[Stored entries]
★ ★ ★
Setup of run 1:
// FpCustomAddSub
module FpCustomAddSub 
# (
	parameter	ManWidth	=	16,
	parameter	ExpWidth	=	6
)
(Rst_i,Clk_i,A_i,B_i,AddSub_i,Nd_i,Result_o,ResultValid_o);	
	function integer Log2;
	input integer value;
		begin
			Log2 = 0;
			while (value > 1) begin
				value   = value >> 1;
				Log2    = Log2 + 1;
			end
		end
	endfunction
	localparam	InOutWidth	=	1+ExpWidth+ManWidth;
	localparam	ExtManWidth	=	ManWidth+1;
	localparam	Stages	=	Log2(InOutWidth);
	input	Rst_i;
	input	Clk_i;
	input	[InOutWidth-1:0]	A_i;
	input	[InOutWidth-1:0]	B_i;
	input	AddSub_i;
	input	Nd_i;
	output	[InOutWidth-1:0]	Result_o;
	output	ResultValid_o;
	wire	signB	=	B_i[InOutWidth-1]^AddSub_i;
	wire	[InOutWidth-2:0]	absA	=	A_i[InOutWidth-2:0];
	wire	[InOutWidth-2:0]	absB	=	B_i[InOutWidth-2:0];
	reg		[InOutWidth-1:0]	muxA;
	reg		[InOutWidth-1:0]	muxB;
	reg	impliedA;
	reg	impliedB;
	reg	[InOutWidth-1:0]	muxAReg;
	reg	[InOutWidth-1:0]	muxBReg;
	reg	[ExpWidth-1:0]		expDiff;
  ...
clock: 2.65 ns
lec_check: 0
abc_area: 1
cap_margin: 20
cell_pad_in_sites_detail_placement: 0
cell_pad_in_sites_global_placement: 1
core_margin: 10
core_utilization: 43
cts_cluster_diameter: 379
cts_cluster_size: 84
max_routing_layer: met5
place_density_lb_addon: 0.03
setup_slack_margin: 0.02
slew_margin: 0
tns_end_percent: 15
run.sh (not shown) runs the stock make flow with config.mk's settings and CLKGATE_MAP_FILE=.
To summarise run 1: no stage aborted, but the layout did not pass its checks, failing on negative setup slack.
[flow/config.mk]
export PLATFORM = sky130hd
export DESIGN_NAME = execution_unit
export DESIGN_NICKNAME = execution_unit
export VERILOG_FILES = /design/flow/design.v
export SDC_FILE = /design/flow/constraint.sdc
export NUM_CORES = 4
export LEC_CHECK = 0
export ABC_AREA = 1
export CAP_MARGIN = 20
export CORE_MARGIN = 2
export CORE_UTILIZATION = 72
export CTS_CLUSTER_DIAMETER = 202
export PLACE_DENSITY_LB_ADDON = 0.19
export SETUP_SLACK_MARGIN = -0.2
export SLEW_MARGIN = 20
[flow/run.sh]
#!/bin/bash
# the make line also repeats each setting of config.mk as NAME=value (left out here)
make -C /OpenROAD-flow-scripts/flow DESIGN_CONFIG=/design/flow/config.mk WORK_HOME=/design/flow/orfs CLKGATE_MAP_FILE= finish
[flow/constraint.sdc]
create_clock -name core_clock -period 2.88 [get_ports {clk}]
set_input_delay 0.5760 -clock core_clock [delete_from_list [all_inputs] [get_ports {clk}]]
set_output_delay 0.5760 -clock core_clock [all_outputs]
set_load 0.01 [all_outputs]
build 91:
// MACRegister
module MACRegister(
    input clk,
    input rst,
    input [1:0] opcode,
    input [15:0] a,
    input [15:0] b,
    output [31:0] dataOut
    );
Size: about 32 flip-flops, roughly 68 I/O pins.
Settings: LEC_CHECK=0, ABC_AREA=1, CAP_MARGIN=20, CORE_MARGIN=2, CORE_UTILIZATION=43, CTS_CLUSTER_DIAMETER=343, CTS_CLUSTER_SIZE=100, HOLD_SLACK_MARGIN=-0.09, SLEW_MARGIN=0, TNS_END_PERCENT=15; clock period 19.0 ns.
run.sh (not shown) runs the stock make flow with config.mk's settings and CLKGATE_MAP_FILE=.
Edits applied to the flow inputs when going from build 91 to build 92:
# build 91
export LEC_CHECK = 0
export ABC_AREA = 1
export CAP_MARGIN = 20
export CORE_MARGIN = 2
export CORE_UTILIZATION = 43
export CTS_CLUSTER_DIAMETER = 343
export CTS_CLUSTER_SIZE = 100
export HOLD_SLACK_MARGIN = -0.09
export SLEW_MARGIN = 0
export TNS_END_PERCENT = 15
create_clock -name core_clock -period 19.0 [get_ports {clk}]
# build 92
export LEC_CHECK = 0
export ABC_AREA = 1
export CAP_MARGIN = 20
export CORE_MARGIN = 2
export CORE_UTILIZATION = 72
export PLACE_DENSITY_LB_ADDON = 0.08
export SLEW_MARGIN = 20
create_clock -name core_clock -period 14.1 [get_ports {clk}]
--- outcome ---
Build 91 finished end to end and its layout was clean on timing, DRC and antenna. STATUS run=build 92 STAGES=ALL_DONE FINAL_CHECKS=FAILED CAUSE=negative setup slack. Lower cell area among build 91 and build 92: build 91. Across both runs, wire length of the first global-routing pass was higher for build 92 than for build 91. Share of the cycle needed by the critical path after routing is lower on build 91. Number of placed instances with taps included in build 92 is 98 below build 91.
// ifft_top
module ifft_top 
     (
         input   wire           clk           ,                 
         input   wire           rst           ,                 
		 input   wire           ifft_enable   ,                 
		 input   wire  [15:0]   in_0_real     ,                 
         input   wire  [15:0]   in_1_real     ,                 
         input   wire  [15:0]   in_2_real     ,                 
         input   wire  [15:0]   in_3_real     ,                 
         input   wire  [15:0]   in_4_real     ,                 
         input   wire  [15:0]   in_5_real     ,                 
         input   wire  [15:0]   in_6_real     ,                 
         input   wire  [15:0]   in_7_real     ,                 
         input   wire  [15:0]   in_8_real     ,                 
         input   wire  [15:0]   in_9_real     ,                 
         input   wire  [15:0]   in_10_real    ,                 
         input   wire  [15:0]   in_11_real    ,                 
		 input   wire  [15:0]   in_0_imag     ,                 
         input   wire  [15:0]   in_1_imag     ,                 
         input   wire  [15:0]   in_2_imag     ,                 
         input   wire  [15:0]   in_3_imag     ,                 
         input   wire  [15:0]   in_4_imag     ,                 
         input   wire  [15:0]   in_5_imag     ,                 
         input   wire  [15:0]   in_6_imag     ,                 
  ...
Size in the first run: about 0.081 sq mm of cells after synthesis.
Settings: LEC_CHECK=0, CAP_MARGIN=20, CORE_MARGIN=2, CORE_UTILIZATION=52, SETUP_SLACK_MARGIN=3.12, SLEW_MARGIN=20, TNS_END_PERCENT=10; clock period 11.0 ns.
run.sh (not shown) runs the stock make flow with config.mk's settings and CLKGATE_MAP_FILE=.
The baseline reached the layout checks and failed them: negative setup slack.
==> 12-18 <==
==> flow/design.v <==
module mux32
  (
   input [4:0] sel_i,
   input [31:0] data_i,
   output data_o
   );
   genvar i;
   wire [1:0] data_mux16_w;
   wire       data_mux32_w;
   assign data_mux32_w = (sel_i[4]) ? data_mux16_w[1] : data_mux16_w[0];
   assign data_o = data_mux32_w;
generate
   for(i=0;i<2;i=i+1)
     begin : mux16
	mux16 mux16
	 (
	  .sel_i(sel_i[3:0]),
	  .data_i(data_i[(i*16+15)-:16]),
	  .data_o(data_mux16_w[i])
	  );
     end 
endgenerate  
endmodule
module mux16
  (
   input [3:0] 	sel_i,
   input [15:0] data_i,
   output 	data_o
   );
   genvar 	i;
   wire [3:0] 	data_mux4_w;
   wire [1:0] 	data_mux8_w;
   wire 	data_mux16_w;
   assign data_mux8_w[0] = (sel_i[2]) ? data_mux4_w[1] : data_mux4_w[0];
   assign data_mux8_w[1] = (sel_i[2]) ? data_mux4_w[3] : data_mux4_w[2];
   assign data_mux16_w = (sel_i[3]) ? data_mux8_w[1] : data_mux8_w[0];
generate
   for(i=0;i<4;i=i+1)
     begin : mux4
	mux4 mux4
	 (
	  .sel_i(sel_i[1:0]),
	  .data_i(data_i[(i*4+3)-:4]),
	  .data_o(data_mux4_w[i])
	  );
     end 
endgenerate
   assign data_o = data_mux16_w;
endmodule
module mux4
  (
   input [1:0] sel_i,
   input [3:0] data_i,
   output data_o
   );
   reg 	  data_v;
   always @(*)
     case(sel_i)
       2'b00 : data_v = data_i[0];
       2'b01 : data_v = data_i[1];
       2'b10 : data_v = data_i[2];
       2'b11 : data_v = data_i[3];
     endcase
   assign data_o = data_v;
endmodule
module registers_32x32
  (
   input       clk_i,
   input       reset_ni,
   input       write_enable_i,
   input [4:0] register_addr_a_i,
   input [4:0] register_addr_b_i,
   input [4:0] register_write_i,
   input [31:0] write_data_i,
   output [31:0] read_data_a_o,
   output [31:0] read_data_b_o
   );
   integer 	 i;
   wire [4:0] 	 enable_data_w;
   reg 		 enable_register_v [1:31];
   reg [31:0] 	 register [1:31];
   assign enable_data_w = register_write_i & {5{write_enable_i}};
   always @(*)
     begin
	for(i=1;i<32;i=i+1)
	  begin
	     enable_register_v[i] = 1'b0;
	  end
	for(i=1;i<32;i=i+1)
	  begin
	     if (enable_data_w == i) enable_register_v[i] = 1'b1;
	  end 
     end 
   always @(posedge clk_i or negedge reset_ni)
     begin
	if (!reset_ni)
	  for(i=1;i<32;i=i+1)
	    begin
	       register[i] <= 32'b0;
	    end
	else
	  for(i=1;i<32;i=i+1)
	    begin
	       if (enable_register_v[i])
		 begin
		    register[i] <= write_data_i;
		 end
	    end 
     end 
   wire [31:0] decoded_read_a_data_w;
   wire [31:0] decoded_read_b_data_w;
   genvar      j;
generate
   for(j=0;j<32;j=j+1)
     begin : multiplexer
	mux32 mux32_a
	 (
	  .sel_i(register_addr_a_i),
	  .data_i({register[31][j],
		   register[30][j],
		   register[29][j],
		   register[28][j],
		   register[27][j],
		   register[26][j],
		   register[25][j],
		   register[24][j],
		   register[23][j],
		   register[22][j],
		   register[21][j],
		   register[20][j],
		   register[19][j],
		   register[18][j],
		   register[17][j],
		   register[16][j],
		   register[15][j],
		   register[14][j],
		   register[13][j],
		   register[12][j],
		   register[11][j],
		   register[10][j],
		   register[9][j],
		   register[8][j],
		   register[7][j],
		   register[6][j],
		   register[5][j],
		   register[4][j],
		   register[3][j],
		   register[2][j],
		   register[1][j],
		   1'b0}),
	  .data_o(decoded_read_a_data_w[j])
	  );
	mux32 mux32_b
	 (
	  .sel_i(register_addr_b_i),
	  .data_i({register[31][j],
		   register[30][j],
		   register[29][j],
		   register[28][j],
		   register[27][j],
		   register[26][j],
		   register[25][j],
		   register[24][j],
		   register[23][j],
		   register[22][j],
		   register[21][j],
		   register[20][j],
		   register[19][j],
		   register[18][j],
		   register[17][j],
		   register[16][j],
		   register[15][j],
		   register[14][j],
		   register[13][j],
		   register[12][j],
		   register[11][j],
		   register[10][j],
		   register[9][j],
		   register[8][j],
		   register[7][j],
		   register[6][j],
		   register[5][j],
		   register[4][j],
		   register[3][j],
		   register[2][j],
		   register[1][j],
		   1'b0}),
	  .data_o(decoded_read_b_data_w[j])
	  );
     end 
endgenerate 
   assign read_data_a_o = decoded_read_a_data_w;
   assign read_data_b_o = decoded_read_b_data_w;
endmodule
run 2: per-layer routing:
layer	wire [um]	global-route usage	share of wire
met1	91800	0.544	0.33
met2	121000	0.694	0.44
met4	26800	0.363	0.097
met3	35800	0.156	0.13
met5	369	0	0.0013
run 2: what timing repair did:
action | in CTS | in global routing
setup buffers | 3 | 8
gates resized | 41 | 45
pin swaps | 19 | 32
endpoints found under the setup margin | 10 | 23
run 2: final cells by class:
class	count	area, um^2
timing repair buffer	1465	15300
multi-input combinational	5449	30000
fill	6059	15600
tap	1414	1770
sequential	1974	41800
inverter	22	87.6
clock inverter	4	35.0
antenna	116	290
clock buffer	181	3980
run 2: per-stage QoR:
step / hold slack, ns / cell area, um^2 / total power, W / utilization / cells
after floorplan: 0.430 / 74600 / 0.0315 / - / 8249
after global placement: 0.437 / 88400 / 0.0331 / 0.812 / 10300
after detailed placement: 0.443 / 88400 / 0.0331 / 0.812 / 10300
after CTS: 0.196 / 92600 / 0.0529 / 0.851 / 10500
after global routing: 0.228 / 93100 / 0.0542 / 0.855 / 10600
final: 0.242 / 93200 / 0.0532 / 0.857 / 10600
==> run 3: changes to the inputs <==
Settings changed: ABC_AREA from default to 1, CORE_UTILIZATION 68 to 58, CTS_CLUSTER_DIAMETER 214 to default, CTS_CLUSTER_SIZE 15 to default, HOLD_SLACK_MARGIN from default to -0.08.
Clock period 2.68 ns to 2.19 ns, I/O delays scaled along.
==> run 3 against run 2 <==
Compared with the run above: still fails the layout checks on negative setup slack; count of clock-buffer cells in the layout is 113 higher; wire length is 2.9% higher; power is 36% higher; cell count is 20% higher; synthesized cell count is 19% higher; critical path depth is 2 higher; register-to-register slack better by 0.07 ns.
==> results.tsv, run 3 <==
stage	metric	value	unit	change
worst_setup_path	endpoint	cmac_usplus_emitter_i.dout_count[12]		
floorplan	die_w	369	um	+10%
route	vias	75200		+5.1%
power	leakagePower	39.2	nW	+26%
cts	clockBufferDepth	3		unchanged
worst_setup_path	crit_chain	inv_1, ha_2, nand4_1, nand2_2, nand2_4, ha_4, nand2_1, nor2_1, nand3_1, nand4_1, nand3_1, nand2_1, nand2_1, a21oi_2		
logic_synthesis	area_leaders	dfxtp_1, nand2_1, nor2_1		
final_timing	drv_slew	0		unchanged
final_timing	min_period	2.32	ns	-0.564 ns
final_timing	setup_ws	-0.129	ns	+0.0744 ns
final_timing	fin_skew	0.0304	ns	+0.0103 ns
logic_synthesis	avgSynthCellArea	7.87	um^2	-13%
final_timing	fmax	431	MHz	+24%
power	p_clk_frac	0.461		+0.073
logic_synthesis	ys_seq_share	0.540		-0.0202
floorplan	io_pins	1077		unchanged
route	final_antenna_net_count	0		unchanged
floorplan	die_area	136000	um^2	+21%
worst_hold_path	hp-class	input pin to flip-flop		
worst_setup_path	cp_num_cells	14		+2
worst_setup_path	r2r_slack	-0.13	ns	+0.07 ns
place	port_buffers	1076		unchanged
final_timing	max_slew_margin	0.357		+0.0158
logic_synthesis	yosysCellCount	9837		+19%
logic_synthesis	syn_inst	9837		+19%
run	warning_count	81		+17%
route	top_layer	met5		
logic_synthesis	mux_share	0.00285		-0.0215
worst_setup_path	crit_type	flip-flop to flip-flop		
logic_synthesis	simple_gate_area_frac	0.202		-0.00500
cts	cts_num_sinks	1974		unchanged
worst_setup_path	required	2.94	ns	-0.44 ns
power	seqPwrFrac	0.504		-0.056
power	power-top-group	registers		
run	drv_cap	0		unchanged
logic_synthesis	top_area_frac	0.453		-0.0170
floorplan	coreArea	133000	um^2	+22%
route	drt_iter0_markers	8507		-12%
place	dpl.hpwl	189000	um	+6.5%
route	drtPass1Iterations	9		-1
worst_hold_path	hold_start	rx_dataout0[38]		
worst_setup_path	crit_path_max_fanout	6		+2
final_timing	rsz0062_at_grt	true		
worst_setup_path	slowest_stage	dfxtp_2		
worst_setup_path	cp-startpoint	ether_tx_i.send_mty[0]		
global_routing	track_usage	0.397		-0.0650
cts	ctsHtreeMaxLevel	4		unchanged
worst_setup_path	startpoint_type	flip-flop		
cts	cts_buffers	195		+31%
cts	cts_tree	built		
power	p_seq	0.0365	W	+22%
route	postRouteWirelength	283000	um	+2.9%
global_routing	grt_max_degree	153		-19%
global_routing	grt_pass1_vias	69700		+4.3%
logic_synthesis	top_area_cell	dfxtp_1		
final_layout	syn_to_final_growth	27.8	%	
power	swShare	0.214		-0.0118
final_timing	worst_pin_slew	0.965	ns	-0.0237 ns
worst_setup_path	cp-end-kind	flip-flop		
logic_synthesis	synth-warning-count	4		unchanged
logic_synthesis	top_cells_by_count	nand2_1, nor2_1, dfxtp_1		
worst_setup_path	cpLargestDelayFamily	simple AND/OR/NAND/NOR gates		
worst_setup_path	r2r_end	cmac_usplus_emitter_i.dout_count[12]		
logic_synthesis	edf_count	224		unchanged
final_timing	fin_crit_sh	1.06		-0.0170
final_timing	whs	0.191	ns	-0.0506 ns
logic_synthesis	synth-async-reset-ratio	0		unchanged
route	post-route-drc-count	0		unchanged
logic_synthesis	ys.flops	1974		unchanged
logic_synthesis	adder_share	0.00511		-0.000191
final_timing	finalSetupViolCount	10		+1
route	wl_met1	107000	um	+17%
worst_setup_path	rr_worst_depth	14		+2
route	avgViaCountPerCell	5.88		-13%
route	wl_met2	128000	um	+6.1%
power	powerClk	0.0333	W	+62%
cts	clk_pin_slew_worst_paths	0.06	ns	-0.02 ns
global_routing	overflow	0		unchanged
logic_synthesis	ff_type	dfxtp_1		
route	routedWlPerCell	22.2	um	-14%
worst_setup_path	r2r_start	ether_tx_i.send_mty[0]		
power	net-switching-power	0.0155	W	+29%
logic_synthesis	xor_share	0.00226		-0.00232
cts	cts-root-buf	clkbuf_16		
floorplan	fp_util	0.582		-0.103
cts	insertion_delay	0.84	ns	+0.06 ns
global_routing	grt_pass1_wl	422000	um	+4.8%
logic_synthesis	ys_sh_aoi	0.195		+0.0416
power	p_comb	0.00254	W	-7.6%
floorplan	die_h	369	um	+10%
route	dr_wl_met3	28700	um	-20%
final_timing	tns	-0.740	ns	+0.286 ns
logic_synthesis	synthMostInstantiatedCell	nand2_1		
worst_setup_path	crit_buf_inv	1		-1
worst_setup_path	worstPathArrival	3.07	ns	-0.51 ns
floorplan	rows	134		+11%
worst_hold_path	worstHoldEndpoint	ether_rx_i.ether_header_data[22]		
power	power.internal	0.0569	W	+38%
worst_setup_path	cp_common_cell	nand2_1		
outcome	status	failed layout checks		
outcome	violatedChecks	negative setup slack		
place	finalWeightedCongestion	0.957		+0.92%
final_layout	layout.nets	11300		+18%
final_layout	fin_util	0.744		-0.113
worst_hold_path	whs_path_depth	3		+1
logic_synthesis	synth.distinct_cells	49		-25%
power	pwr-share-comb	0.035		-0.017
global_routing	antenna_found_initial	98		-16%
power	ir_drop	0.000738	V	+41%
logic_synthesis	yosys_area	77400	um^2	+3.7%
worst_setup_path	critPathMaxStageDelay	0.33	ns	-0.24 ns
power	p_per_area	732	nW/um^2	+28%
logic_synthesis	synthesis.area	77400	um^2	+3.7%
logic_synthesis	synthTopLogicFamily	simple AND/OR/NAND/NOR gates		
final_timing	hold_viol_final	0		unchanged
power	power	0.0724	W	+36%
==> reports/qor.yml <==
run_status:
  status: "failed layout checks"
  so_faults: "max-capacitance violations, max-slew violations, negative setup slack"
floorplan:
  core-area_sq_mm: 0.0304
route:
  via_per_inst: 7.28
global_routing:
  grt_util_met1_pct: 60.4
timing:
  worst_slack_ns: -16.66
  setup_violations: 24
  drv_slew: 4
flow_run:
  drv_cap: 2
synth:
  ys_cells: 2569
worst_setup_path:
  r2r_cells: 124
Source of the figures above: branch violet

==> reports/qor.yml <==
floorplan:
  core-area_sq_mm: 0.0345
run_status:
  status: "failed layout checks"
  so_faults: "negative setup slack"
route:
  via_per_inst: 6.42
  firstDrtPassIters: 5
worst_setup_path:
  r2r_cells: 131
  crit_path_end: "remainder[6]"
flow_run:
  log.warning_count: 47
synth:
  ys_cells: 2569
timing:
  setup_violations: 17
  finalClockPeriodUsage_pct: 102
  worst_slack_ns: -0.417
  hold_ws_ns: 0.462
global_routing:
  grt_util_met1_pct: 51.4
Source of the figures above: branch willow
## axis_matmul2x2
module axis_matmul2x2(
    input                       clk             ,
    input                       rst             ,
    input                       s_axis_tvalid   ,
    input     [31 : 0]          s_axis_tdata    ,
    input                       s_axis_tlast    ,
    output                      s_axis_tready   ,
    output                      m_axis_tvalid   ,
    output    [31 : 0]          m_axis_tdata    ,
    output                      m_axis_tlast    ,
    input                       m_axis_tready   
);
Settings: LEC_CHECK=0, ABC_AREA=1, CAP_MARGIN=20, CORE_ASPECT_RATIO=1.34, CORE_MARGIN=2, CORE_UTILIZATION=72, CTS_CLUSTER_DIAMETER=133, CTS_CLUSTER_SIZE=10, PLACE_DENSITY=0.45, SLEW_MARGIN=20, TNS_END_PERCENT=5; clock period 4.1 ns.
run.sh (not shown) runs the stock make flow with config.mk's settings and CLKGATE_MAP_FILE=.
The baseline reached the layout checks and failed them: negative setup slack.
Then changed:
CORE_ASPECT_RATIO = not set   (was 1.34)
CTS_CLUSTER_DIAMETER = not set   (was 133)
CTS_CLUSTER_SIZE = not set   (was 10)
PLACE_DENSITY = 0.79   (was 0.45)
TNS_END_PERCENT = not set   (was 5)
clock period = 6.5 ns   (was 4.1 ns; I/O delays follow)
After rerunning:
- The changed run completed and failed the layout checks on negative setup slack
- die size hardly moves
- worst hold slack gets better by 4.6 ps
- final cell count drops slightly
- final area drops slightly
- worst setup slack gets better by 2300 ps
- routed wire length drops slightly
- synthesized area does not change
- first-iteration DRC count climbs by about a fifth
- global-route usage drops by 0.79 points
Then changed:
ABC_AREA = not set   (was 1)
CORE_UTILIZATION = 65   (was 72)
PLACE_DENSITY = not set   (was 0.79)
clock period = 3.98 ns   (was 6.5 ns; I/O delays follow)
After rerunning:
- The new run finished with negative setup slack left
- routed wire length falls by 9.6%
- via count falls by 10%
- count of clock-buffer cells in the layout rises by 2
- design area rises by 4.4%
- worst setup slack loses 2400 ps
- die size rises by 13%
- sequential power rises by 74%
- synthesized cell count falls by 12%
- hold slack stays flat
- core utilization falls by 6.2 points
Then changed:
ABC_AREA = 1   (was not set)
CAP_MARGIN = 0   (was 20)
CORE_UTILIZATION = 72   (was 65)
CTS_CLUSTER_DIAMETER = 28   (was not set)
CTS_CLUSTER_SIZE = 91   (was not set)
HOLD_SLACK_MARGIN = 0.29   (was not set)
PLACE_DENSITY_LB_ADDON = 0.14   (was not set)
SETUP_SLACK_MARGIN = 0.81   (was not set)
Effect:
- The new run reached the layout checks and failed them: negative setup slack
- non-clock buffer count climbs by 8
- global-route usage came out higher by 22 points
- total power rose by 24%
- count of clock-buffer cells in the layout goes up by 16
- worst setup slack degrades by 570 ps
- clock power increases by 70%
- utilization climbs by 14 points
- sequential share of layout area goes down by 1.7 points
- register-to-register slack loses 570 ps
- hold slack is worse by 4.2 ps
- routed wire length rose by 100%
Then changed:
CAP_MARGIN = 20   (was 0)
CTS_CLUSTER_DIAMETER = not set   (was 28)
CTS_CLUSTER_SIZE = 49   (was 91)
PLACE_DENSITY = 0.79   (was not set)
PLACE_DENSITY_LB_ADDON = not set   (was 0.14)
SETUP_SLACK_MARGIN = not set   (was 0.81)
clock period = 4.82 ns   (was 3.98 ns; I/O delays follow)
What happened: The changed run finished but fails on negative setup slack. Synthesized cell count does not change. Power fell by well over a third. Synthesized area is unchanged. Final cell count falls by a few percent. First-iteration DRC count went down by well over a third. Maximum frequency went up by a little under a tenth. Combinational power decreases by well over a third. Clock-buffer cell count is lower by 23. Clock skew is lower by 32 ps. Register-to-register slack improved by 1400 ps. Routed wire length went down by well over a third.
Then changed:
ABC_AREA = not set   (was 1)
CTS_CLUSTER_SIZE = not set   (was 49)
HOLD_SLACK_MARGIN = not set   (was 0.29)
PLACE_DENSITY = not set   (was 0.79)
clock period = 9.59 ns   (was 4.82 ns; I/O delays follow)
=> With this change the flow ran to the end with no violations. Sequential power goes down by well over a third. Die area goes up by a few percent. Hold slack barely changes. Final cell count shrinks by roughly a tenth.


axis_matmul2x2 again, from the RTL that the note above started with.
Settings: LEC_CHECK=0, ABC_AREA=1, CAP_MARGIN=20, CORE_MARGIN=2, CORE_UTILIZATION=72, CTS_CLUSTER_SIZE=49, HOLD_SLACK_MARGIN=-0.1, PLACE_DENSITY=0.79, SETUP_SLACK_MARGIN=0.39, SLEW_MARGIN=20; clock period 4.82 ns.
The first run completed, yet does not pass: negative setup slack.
★ ★ ★
> EXERCISE
Beginning with the line that has "run 2: per-layer" and ending with the line that has "pin swaps | 19 | 32", set down the lines above exactly and include no others.

> RESULT
run 2: per-layer routing:
layer	wire [um]	global-route usage	share of wire
met1	91800	0.544	0.33
met2	121000	0.694	0.44
met4	26800	0.363	0.097
met3	35800	0.156	0.13
met5	369	0	0.0013
run 2: what timing repair did:
action | in CTS | in global routing
setup buffers | 3 | 8
gates resized | 41 | 45
pin swaps | 19 | 32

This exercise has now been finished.